La fragranza può variare sia quantitativamente che qualitativamente nel corso della vita del fiore e questo in funzione dell’età, dello stato di impollinazione o delle condizioni ambientali, come la temperatura. Smettere di attirare impollinatori, una volta avvenuta l’impollinazione, serve a preservare intatto il fiore fecondato e ottimizza l’azione degli impollinatori attirati solo da fiori non ancora impollinati.
Questa regolazione avviene per diretta modulazione del processo di emissione o per semplice senescenza e perdita delle parti profumate del fiore (petali, stigma o stilo). Di certo è un grande vantaggio evolutivo per una pianta profumare di più quando il proprio impollinatore è più attivo. 
È stato riscontrato spesso che le piante impollinate da insetti attivi di giorno (ad esempio le api) profumano di giorno, mentre fiori visitati da insetti notturni (ad esempio le falene) profumano soprattutto di notte. Si credeva inizialmente che nelle piante impollinate di giorno l’emissione di profumo fosse modulata dalla luce, mentre nelle piante impollinate di notte la regolazione fosse a carico di un orologio biologico indipendente da fattori ambientali. 

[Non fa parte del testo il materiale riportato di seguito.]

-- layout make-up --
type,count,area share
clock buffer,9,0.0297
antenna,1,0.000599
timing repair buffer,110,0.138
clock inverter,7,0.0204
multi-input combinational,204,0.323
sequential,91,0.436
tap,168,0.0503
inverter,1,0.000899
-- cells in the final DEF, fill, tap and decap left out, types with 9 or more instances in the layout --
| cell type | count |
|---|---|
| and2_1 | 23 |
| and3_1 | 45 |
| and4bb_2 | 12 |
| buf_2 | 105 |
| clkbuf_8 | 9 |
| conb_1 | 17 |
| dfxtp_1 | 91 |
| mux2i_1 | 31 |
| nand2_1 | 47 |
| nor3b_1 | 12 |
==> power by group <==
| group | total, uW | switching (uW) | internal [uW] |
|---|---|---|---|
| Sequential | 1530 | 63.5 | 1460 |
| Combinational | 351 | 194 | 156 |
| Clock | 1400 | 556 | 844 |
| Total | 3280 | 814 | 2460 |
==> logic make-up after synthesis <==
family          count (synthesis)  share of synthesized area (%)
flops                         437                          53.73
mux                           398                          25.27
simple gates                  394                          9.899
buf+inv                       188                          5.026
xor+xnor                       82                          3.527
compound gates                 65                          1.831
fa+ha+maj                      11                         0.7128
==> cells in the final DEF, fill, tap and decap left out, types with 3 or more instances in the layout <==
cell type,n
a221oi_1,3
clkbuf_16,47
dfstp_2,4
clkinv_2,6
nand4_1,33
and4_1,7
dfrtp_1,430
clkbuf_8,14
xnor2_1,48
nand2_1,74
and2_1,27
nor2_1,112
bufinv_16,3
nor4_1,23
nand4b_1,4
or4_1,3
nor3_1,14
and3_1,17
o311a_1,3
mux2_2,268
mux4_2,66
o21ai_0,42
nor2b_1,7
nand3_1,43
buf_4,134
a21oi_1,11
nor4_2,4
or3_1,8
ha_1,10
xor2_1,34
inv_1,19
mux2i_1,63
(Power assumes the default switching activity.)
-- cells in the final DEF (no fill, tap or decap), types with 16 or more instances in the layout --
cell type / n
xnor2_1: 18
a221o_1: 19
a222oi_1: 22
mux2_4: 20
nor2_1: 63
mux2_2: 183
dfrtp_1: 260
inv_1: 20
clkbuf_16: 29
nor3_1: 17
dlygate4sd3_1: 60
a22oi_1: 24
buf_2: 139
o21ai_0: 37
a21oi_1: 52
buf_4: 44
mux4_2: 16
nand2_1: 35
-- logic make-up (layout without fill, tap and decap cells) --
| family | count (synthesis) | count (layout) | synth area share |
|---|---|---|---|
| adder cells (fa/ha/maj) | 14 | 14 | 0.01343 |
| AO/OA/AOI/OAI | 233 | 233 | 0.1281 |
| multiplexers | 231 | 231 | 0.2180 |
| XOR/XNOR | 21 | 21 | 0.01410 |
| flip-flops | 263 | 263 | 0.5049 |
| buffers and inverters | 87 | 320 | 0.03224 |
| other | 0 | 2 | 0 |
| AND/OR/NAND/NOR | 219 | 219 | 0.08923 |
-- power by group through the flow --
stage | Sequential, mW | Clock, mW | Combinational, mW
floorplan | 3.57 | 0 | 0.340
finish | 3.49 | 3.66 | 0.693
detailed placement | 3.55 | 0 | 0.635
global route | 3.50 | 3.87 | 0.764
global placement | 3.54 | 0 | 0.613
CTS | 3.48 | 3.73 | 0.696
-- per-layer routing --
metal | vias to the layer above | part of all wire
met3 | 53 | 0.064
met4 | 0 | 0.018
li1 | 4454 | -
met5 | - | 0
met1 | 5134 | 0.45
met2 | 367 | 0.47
--- config.mk ---
export PLATFORM = sky130hd
export DESIGN_NAME = ssp_port
export DESIGN_NICKNAME = d
export VERILOG_FILES = /design/src/include/ssp_pkg.sv /design/src/rtl/ssp_pinmux.sv /design/src/rtl/ssp_port.sv /design/src/rtl/ssp_sync.sv
export SDC_FILE = /design/constraint.sdc
export NUM_CORES = 1
export LEC_CHECK = 0
export BUFFER_PORTS_ARGS = -buffer_cell sky130_fd_sc_hd__buf_2
export CAP_MARGIN = 20
export CORE_MARGIN = 1
export CORE_UTILIZATION = 35
export DETAILED_ROUTE_END_ITERATION = 16
export PLACE_DENSITY = 0.56
export SETUP_SLACK_MARGIN = 0.05
export SLEW_MARGIN = 40
export SYNTH_ARGS = -nofsm -noshare
export SYNTH_HDL_FRONTEND = slang
export SYNTH_SLANG_ARGS = --single-unit
export TNS_END_PERCENT = 5
--- constraint.sdc ---
create_clock -name aclk -period 2.5 [get_ports aclk]
set_input_delay 0.125 -clock aclk [delete_from_list [all_inputs] [get_ports aclk]]
set_output_delay 0.125 -clock aclk [all_outputs]
set_load 0.005 [all_outputs]
--- src/include/ssp_pkg.sv ---
`default_nettype none
package ssp_pkg;
    localparam int        SSP_WIDTH          = 6;
    localparam int        SSP_REG_WIDTH      = 8;
    localparam logic [19:0] SSP_ADDR_DIR     = 20'hEE008;
    localparam logic [19:0] SSP_ADDR_DATA    = 20'hFFFD8;
    localparam logic [19:0] SSP_ADDR_SERCFG  = 20'hEE100;
    localparam logic [7:0]  SSP_RESET_DIR    = 8'hC0;
    localparam logic [7:0]  SSP_RESET_DATA   = 8'hC0;
    localparam logic [7:0]  SSP_RSVD_MASK    = 8'hC0;
    localparam logic [7:0]  SSP_WO_READ      = 8'hFF;
    localparam logic [1:0]  SSP_RESP_OKAY    = 2'h0;
    localparam logic [1:0]  SSP_RESP_SLVERR  = 2'h2;
    localparam int        SSP_PIN_TX0        = 0;
    localparam int        SSP_PIN_TX1        = 1;
    localparam int        SSP_PIN_RX0        = 2;
    localparam int        SSP_PIN_RX1        = 3;
    localparam int        SSP_PIN_CK0        = 4;
    localparam int        SSP_PIN_CK1        = 5;
    // Serial channel config register fields, one byte per channel
    localparam int        SSP_CFG_CKEN0      = 0;
    localparam int        SSP_CFG_CKEN1      = 1;
    localparam int        SSP_CFG_SYNC       = 2;
    localparam int        SSP_CFG_RXEN       = 3;
    localparam int        SSP_CFG_TXEN       = 4;
    localparam int        SSP_CFG_SMART      = 5;
    localparam int        SSP_CFG_CH1_BASE   = 8;
    localparam int        SSP_CFG_INTEN_A    = 16;
    localparam int        SSP_CFG_INTEN_B    = 17;
    localparam logic [31:0] SSP_CFG_MASK     = 32'h00033F3F;
    typedef enum logic [1:0] {
        SSP_IDLE  = 2'b00,
        SSP_RESP  = 2'b01
    } ssp_bus_state_t;
endpackage
`default_nettype wire

--- src/rtl/ssp_pinmux.sv ---
`timescale 1ns/100ps
`default_nettype none
module ssp_pinmux
    import ssp_pkg::*;
(
    input  wire logic [5:0]  port_direction,
    input  wire logic [5:0]  port_output_data,
    input  wire logic [31:0] sercfg,
    input  wire logic        serial0_clock_out,
    input  wire logic        serial1_clock_out,
    input  wire logic        serial0_transmit_out,
    input  wire logic        serial1_transmit_out,
    output logic      [5:0]  pin_out,
    output logic      [5:0]  pin_oe,
    output logic      [5:0]  generic_pin
);
    // Decode of one channel's function select bits
    function automatic logic [3:0] ch_sel(input logic [5:0] c);
        logic ck_in;
        logic ck_out;
        logic rx;
        logic tx;
        ck_in  = c[SSP_CFG_CKEN1];
        ck_out = !c[SSP_CFG_CKEN1] && (c[SSP_CFG_SYNC] || c[SSP_CFG_CKEN0]);
        rx     = c[SSP_CFG_RXEN] || c[SSP_CFG_SMART];
        tx     = c[SSP_CFG_TXEN] || c[SSP_CFG_SMART];
        return {ck_in, ck_out, rx, tx};
    endfunction

    logic [3:0] s0;
    logic [3:0] s1;
    logic [5:0] alt_oe;
    logic [5:0] alt_in;
    logic [5:0] alt_val;

    // No operating-mode input here; muxing is fixed across modes
    always_comb begin
        s0 = ch_sel(sercfg[5:0]);
        s1 = ch_sel(sercfg[SSP_CFG_CH1_BASE +: 6]);
        alt_oe  = '0;
        alt_in  = '0;
        alt_val = '0;
        alt_oe[SSP_PIN_CK1]  = s1[2];
        alt_in[SSP_PIN_CK1]  = s1[3];
        alt_val[SSP_PIN_CK1] = serial1_clock_out;
        alt_oe[SSP_PIN_CK0]  = s0[2];
        alt_in[SSP_PIN_CK0]  = s0[3];
        alt_val[SSP_PIN_CK0] = serial0_clock_out;
        alt_in[SSP_PIN_RX1]  = s1[1];
        alt_in[SSP_PIN_RX0]  = s0[1];
        alt_oe[SSP_PIN_TX1]  = s1[0];
        alt_val[SSP_PIN_TX1] = serial1_transmit_out;
        alt_oe[SSP_PIN_TX0]  = s0[0];
        alt_val[SSP_PIN_TX0] = serial0_transmit_out;
        generic_pin = ~(alt_oe | alt_in);
        // Generic pins drive data when direction bit is one
        pin_oe  = alt_oe | (generic_pin & port_direction);
        pin_out = (alt_oe & alt_val) | (~alt_oe & port_output_data);
    end
endmodule
`default_nettype wire

--- src/rtl/ssp_port.sv ---
// How it works
// - Six two-way pins shared with two serial channels and two interrupt inputs.
// - Interrupt inputs sample their pins whenever enabled, whatever the direction.
// - Pin muxing is the same in every operating mode.
// - Direction bit one makes a generic pin output, zero input.
// - Direction register is write-only and reads back as all ones.
// - Direction bits 7 and 6 reserved, unwritable, read as one.
// - Direction resets to C0 on reset and hardware standby, kept in software standby.
// - In software standby output pins keep driving their level.
// - Generic output pins drive the data register bit.
// - Data read returns stored bit where direction is one.
// - Data read returns live pin level where direction is zero.
// - Data bits 7 and 6 reserved, ignore writes, read as one.
// - Data resets to C0 on reset and hardware standby, kept in software standby.
// - Pin 5: channel 1 clock input, clock output, or generic by enables.
// - Pin 4: channel 0 clock input, clock output, or generic by enables.
// - Pin 3: channel 1 receive when receive or smart-card set, else generic.
// - Pin 1: channel 1 transmit when transmit or smart-card set, else generic.
// - Pin 0: channel 0 transmit when transmit or smart-card set, else generic.
//
// Implementation choice: the AXI4-Lite register port.
`timescale 1ns/100ps
`default_nettype none
module ssp_port
    import ssp_pkg::*;
#(
    parameter int ADDR_WIDTH = 20
) (
    input  wire logic                  aclk,
    input  wire logic                  aresetn,
    input  wire logic                  hw_standby,
    input  wire logic                  sw_standby,
    input  wire logic [ADDR_WIDTH-1:0] s_axi_awaddr,
    input  wire logic [2:0]            s_axi_awprot,
    input  wire logic                  s_axi_awvalid,
    output logic                       s_axi_awready,
    input  wire logic [31:0]           s_axi_wdata,
    input  wire logic [3:0]            s_axi_wstrb,
    input  wire logic                  s_axi_wvalid,
    output logic                       s_axi_wready,
    output logic      [1:0]            s_axi_bresp,
    output logic                       s_axi_bvalid,
    input  wire logic                  s_axi_bready,
    input  wire logic [ADDR_WIDTH-1:0] s_axi_araddr,
    input  wire logic [2:0]            s_axi_arprot,
    input  wire logic                  s_axi_arvalid,
    output logic                       s_axi_arready,
    output logic      [31:0]           s_axi_rdata,
    output logic      [1:0]            s_axi_rresp,
    output logic                       s_axi_rvalid,
    input  wire logic                  s_axi_rready,
    input  wire logic [5:0]            pin_in,
    output logic      [5:0]            pin_out,
    output logic      [5:0]            pin_oe,
    input  wire logic                  serial0_clock_out,
    input  wire logic                  serial1_clock_out,
    input  wire logic                  serial0_transmit_out,
    input  wire logic                  serial1_transmit_out,
    output logic                       serial0_clock_pin,
    output logic                       serial1_clock_pin,
    output logic                       serial0_receive_pin,
    output logic                       serial1_receive_pin,
    output logic                       ext_interrupt_request_a,
    output logic                       ext_interrupt_request_b
);
    // ------------------------------------------------------------
    // Registers and pin sampling
    // ------------------------------------------------------------
    logic [7:0]       port_direction;
    logic [7:0]       port_output_data;
    logic [31:0]      sercfg;
    logic [5:0]       pin_sync;
    logic [5:0]       mux_out;
    logic [5:0]       mux_oe;
    logic [5:0]       generic_pin;
    logic [5:0]       held_out;
    logic [5:0]       held_oe;
    logic             in_sw_standby;
    ssp_bus_state_t   wr_state;
    ssp_bus_state_t   rd_state;
    logic             aw_held;
    logic             w_held;
    logic [ADDR_WIDTH-1:0] aw_addr;
    logic [31:0]      w_data;
    logic [3:0]       w_strb;
    logic             wr_fire;
    logic [7:0]       data_read;

    ssp_sync #(
        .WIDTH    (SSP_WIDTH)
    ) u_sync (
        .aclk     (aclk),
        .aresetn  (aresetn),
        .async_in (pin_in),
        .sync_out (pin_sync)
    );

    ssp_pinmux u_mux (
        .port_direction       (port_direction[5:0]),
        .port_output_data     (port_output_data[5:0]),
        .sercfg               (sercfg),
        .serial0_clock_out    (serial0_clock_out),
        .serial1_clock_out    (serial1_clock_out),
        .serial0_transmit_out (serial0_transmit_out),
        .serial1_transmit_out (serial1_transmit_out),
        .pin_out              (mux_out),
        .pin_oe               (mux_oe),
        .generic_pin          (generic_pin)
    );

    // ------------------------------------------------------------
    // AXI4-Lite write path
    // ------------------------------------------------------------
    assign s_axi_awready = (wr_state == SSP_IDLE) && !aw_held;
    assign s_axi_wready  = (wr_state == SSP_IDLE) && !w_held;
    assign wr_fire = (wr_state == SSP_IDLE)
                   && (aw_held || s_axi_awvalid) && (w_held || s_axi_wvalid);

    always_ff @(posedge aclk) begin
        if (!aresetn) begin
            aw_held <= 1'b0;
            w_held  <= 1'b0;
            aw_addr <= '0;
            w_data  <= '0;
            w_strb  <= '0;
        end else if (wr_fire) begin
            aw_held <= 1'b0;
            w_held  <= 1'b0;
        end else begin
            if (s_axi_awvalid && s_axi_awready) begin
                aw_held <= 1'b1;
                aw_addr <= s_axi_awaddr;
            end
            if (s_axi_wvalid && s_axi_wready) begin
                w_held <= 1'b1;
                w_data <= s_axi_wdata;
                w_strb <= s_axi_wstrb;
            end
        end
    end

    logic [ADDR_WIDTH-1:0] wa;
    logic [31:0]           wd;
    logic [3:0]            ws;
    assign wa = aw_held ? aw_addr : s_axi_awaddr;
    assign wd = w_held ? w_data : s_axi_wdata;
    assign ws = w_held ? w_strb : s_axi_wstrb;

    always_ff @(posedge aclk) begin
        if (!aresetn) begin
            wr_state     <= SSP_IDLE;
            s_axi_bvalid <= 1'b0;
            s_axi_bresp  <= SSP_RESP_OKAY;
        end else if (wr_fire) begin
            wr_state     <= SSP_RESP;
            s_axi_bvalid <= 1'b1;
            if ((wa == SSP_ADDR_DIR) || (wa == SSP_ADDR_DATA) || (wa == SSP_ADDR_SERCFG)) begin
                s_axi_bresp <= SSP_RESP_OKAY;
            end else begin
                s_axi_bresp <= SSP_RESP_SLVERR;
            end
        end else if (s_axi_bvalid && s_axi_bready) begin
            wr_state     <= SSP_IDLE;
            s_axi_bvalid <= 1'b0;
        end
    end

    // Hardware standby acts like reset; software standby only freezes pins
    always_ff @(posedge aclk) begin
        if (!aresetn || hw_standby) begin
            port_direction   <= SSP_RESET_DIR;
            port_output_data <= SSP_RESET_DATA;
        end else if (wr_fire && ws[0]) begin
            if (wa == SSP_ADDR_DIR) begin
                port_direction <= wd[7:0] | SSP_RSVD_MASK;
            end else if (wa == SSP_ADDR_DATA) begin
                port_output_data <= wd[7:0] | SSP_RSVD_MASK;
            end
        end
    end

    always_ff @(posedge aclk) begin
        if (!aresetn || hw_standby) begin
            sercfg <= '0;
        end else if (wr_fire && (wa == SSP_ADDR_SERCFG)) begin
            for (int i = 0; i < 4; i++) begin
                if (ws[i]) begin
                    sercfg[i*8 +: 8] <= wd[i*8 +: 8] & SSP_CFG_MASK[i*8 +: 8];
                end
            end
        end
    end

    // ------------------------------------------------------------
    // AXI4-Lite read path
    // ------------------------------------------------------------
    // Pins read live where direction is zero, else stored data
    assign data_read = {2'b11, (port_direction[5:0] & port_output_data[5:0])
                              | (~port_direction[5:0] & pin_sync)};

    assign s_axi_arready = (rd_state == SSP_IDLE);

    always_ff @(posedge aclk) begin
        if (!aresetn) begin
            rd_state     <= SSP_IDLE;
            s_axi_rvalid <= 1'b0;
            s_axi_rdata  <= '0;
            s_axi_rresp  <= SSP_RESP_OKAY;
        end else if (s_axi_arvalid && s_axi_arready) begin
            rd_state     <= SSP_RESP;
            s_axi_rvalid <= 1'b1;
            s_axi_rresp  <= SSP_RESP_OKAY;
            if (s_axi_araddr == SSP_ADDR_DIR) begin
                s_axi_rdata <= {24'h000000, SSP_WO_READ};
            end else if (s_axi_araddr == SSP_ADDR_DATA) begin
                s_axi_rdata <= {24'h000000, data_read};
            end else if (s_axi_araddr == SSP_ADDR_SERCFG) begin
                s_axi_rdata <= sercfg;
            end else begin
                s_axi_rdata <= '0;
                s_axi_rresp <= SSP_RESP_SLVERR;
            end
        end else if (s_axi_rvalid && s_axi_rready) begin
            rd_state     <= SSP_IDLE;
            s_axi_rvalid <= 1'b0;
        end
    end

    // ------------------------------------------------------------
    // Pin drive and standby hold
    // ------------------------------------------------------------
    always_ff @(posedge aclk) begin
        if (!aresetn) begin
            in_sw_standby <= 1'b0;
            held_out      <= '0;
            held_oe       <= '0;
        end else begin
            in_sw_standby <= sw_standby && !hw_standby;
            if (!in_sw_standby) begin
                held_out <= mux_out;
                held_oe  <= mux_oe;
            end
        end
    end

    // Frozen copy keeps outputs driven through software standby
    assign pin_out = in_sw_standby ? held_out : mux_out;
    assign pin_oe  = hw_standby ? 6'h00 : (in_sw_standby ? held_oe : mux_oe);

    // Inputs towards channels and interrupt logic
    assign serial0_clock_pin   = pin_sync[SSP_PIN_CK0];
    assign serial1_clock_pin   = pin_sync[SSP_PIN_CK1];
    assign serial0_receive_pin = pin_sync[SSP_PIN_RX0];
    assign serial1_receive_pin = pin_sync[SSP_PIN_RX1];
    // Sampled even when the pin drives out; user must take care
    assign ext_interrupt_request_a = sercfg[SSP_CFG_INTEN_A] & pin_sync[SSP_PIN_CK0];
    assign ext_interrupt_request_b = sercfg[SSP_CFG_INTEN_B] & pin_sync[SSP_PIN_CK1];

    // ------------------------------------------------------------
    // Assertions
    // ------------------------------------------------------------
    AST_DIR_RSVD: assert property (@(posedge aclk) disable iff (!aresetn)
        port_direction[7:6] == 2'b11) else $error("direction reserved bits lost");
    AST_DATA_RSVD: assert property (@(posedge aclk) disable iff (!aresetn)
        port_output_data[7:6] == 2'b11) else $error("data reserved bits lost");
    AST_DIR_READ: assert property (@(posedge aclk) disable iff (!aresetn)
        (s_axi_arvalid && s_axi_arready && s_axi_araddr == SSP_ADDR_DIR)
        |=> s_axi_rvalid && s_axi_rdata[7:0] == 8'hFF) else $error("direction read not ones");
    AST_HWSTBY: assert property (@(posedge aclk) disable iff (!aresetn)
        hw_standby |=> port_direction == SSP_RESET_DIR && port_output_data == SSP_RESET_DATA)
        else $error("hardware standby did not reload");
    AST_DIR_WRITE: assert property (@(posedge aclk) disable iff (!aresetn)
        (wr_fire && ws[0] && wa == SSP_ADDR_DIR && !hw_standby)
        |=> port_direction == ($past(wd[7:0]) | 8'hC0)) else $error("direction write lost");
    AST_GEN_OUT: assert property (@(posedge aclk) disable iff (!aresetn)
        (!in_sw_standby && !hw_standby && generic_pin[3] && port_direction[3])
        |-> pin_oe[3] && pin_out[3] == port_output_data[3]) else $error("generic out bad");
    AST_TX0: assert property (@(posedge aclk) disable iff (!aresetn)
        (!in_sw_standby && !hw_standby && sercfg[SSP_CFG_SMART])
        |-> pin_oe[0] && pin_out[0] == serial0_transmit_out) else $error("tx0 mux bad");
    AST_CK1_IN: assert property (@(posedge aclk) disable iff (!aresetn)
        (!in_sw_standby && sercfg[SSP_CFG_CH1_BASE + SSP_CFG_CKEN1])
        |-> !pin_oe[5]) else $error("clock1 input driven");
    AST_STBY_HOLD: assert property (@(posedge aclk) disable iff (!aresetn)
        (in_sw_standby && $past(in_sw_standby) && !hw_standby)
        |-> $stable(pin_out) && $stable(pin_oe)) else $error("standby pins moved");
    AST_READ_LIVE: assert property (@(posedge aclk) disable iff (!aresetn)
        (s_axi_arvalid && s_axi_arready && s_axi_araddr == SSP_ADDR_DATA && !port_direction[2])
        |=> s_axi_rdata[2] == $past(pin_sync[2])) else $error("live read bad");
    AST_BRESP: assert property (@(posedge aclk) disable iff (!aresetn)
        wr_fire |=> s_axi_bvalid) else $error("no write response");

    COV_WRITE_DIR: cover property (@(posedge aclk) wr_fire && wa == SSP_ADDR_DIR);
    COV_READ_DATA: cover property (@(posedge aclk) s_axi_rvalid && s_axi_rready);
    COV_STANDBY: cover property (@(posedge aclk) in_sw_standby && |held_oe);
    COV_SMART: cover property (@(posedge aclk) sercfg[SSP_CFG_SMART] && pin_oe[0]);
endmodule
`default_nettype wire

--- src/rtl/ssp_sync.sv ---
`timescale 1ns/100ps
`default_nettype none
module ssp_sync
    import ssp_pkg::*;
#(
    parameter int WIDTH = 6
) (
    input  wire logic             aclk,
    input  wire logic             aresetn,
    input  wire logic [WIDTH-1:0] async_in,
    output logic      [WIDTH-1:0] sync_out
);
    logic [WIDTH-1:0] stage1;

    // First stage feeds only the second stage
    always_ff @(posedge aclk) begin
        if (!aresetn) begin
            stage1   <= '0;
            sync_out <= '0;
        end else begin
            stage1   <= async_in;
            sync_out <= stage1;
        end
    end
endmodule
`default_nettype wire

Di recente, però, è stato pubblicato uno studio estremamente interessante sulla regolazione circadiana dell’emissione di profumo della bocca di leone, un fiore a impollinazione diurna. La bocca di leone ha un picco di emissione di fragranza durante il giorno (tra le 9 e le 16) in corrispondenza del momento di massima attività del calabrone, il suo impollinatore. Dall’analisi dell’emissione del metilbenzoato (il principale componente del profumo della bocca di leone) in condizioni di fotoperiodo normale (dodici ore di luce e dodici ore di buio), in luce costante, in buio costante e in condizioni di fotoperiodo alterato (luce e buio invertiti) si è dedotta la natura circadiana della sua ritmicità. Tre condizioni sono infatti rispettate: la periodicità circadiana, la persistenza del ritmo in buio e in luce costante, il progressivo adattamento in condizioni di fotoperiodo alterato.
Ma quando sono sbocciati i primi fiori? Secondo uno studio condotto tra Gran Bretagna e Cina, pubblicato sulla rivista New Phytologist da un gruppo di ricercatori coordinato dall’University College di Londra, si va dai 149 a 256 milioni di anni fa: dunque non sarebbero così giovani, come indicato dai fossili, ma neppure così vecchi come facevano ipotizzare le analisi molecolari. 
Spiega il coordinatore dello studio, Jose Barba-Montoya. «Per trovare la chiave giusta per risolvere il mistero, abbiamo analizzato attentamente l’assetto genetico delle piante da fiore e la velocità con cui accumulano mutazioni nel loro genoma». I ricercatori hanno raccolto un ampio database di informazioni genetiche, incluse quelle relative a ottantatré geni di 644 gruppi (taxa) di piante da fiore, e lo hanno confrontato con una vasta serie di resti fossili. Grazie ad un particolare metodo di analisi statistica che sfrutta strumenti presi in prestito dalla matematica e dalla fisica, i ricercatori hanno ricostruito l’origine dei fiori, che risalirebbero al Cretaceo medio o inferiore.